[DATA TO EXAMINE — start]

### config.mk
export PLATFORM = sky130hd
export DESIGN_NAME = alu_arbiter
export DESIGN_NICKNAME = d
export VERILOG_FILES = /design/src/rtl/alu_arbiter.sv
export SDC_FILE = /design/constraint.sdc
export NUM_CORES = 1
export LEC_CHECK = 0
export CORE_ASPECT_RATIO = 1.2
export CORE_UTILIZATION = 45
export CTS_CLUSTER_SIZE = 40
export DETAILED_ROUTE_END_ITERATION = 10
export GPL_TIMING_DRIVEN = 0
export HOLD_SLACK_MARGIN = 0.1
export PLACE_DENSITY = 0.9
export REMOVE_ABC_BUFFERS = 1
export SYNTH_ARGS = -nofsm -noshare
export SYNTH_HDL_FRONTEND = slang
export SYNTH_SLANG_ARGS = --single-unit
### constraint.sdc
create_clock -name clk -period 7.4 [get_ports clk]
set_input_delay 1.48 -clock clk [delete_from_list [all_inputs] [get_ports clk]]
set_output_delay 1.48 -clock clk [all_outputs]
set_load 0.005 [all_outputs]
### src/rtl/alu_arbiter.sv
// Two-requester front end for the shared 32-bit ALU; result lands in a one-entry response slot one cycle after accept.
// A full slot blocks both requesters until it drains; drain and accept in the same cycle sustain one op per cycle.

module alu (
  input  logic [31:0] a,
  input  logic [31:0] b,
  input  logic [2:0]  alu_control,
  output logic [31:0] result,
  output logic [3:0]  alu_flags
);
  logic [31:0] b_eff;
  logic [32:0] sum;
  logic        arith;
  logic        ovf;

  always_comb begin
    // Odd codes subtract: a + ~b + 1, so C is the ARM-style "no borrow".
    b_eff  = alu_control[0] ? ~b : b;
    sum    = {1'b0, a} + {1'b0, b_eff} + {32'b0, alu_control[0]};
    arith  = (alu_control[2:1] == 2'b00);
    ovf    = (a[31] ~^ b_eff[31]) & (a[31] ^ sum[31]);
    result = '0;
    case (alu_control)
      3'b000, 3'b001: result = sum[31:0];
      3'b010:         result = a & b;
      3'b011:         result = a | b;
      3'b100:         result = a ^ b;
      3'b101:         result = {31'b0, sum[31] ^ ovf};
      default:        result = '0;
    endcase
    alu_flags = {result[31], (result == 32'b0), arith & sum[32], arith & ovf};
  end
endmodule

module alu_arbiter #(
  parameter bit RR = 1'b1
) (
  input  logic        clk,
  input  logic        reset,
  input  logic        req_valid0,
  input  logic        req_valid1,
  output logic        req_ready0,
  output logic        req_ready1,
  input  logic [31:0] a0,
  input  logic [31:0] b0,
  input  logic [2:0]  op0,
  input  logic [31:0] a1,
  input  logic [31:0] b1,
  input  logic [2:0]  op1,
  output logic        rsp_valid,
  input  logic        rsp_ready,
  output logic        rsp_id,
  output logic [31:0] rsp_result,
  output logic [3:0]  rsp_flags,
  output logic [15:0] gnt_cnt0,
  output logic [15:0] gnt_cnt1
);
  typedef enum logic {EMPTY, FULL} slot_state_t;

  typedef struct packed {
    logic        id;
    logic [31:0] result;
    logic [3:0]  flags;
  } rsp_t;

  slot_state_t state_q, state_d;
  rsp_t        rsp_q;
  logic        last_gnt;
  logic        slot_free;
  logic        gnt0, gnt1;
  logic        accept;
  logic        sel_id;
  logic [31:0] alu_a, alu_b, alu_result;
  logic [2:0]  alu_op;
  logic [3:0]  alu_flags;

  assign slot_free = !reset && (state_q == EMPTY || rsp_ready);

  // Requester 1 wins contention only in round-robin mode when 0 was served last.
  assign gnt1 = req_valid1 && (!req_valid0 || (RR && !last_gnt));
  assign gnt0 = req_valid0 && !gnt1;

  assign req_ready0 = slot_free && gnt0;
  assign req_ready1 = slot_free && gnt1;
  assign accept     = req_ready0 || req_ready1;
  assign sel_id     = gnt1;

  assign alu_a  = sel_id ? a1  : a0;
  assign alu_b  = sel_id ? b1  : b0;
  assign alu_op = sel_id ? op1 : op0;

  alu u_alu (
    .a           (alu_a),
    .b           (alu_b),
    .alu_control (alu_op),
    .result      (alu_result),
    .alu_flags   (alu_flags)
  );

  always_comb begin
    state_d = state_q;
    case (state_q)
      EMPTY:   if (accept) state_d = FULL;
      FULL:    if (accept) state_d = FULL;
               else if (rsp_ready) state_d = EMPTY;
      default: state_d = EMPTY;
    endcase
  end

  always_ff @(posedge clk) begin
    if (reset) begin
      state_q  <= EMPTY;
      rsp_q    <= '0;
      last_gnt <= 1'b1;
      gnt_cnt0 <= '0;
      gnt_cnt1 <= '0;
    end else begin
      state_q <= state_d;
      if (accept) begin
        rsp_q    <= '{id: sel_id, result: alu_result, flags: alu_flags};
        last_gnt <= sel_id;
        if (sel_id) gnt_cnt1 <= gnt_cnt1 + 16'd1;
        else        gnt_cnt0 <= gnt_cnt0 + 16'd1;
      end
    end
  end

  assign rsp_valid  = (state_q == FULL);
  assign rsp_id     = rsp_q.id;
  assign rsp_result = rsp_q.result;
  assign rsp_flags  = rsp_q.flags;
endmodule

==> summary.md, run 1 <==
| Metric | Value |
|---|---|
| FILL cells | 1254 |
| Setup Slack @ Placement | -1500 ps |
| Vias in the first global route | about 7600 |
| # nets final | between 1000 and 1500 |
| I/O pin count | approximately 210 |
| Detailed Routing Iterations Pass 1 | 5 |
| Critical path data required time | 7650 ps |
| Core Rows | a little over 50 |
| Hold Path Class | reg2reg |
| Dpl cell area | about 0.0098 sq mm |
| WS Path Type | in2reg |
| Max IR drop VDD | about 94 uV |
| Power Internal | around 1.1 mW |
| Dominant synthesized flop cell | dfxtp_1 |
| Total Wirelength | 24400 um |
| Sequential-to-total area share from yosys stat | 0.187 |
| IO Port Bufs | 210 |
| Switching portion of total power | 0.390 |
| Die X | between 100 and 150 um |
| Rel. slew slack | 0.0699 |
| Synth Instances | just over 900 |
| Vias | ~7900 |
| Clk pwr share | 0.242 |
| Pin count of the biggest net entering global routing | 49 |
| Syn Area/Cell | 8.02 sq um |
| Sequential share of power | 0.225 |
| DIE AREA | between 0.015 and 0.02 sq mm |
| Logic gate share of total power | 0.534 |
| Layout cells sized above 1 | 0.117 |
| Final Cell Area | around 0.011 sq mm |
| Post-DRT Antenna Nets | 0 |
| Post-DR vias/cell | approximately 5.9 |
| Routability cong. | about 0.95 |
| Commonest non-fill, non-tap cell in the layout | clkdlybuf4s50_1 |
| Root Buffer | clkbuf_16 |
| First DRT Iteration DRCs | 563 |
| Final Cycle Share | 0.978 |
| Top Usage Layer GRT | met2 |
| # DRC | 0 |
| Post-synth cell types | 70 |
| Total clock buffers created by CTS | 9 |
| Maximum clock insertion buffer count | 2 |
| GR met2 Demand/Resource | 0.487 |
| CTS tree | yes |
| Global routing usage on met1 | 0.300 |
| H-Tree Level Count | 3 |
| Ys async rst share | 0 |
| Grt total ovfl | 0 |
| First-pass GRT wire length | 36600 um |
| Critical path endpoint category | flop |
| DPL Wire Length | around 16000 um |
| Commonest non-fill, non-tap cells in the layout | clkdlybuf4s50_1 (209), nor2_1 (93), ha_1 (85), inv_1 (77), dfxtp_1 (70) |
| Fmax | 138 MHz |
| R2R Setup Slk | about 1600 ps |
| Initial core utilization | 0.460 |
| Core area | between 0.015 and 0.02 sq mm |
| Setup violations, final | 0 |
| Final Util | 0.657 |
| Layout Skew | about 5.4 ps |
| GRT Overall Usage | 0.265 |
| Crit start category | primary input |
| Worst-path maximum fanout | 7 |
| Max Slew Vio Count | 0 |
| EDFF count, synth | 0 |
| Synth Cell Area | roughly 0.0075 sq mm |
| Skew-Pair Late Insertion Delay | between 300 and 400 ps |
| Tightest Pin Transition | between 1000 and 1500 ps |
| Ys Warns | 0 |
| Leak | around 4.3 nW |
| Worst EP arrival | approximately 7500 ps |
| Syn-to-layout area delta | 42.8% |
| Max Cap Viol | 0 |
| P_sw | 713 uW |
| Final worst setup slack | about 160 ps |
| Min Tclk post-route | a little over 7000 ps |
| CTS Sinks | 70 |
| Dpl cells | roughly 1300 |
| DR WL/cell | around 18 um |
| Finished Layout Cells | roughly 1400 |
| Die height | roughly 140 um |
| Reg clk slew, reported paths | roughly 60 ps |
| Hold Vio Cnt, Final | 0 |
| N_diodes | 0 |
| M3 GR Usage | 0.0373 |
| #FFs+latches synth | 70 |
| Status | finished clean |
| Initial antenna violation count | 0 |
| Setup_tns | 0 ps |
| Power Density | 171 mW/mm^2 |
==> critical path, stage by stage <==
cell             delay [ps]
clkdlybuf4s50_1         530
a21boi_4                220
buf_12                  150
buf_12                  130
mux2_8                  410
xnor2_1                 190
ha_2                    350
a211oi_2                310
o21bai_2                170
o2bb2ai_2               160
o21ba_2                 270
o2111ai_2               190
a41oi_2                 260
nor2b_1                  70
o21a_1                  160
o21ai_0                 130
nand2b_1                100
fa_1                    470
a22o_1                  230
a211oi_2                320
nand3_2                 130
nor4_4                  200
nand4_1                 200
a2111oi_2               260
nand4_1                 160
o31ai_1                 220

[DATA TO EXAMINE — finish]

§ EXERCISE OBJECTIVE:
Copy out each line of the data that includes the string "typedef".

§ THE ANSWER:
  typedef enum logic {EMPTY, FULL} slot_state_t;
  typedef struct packed {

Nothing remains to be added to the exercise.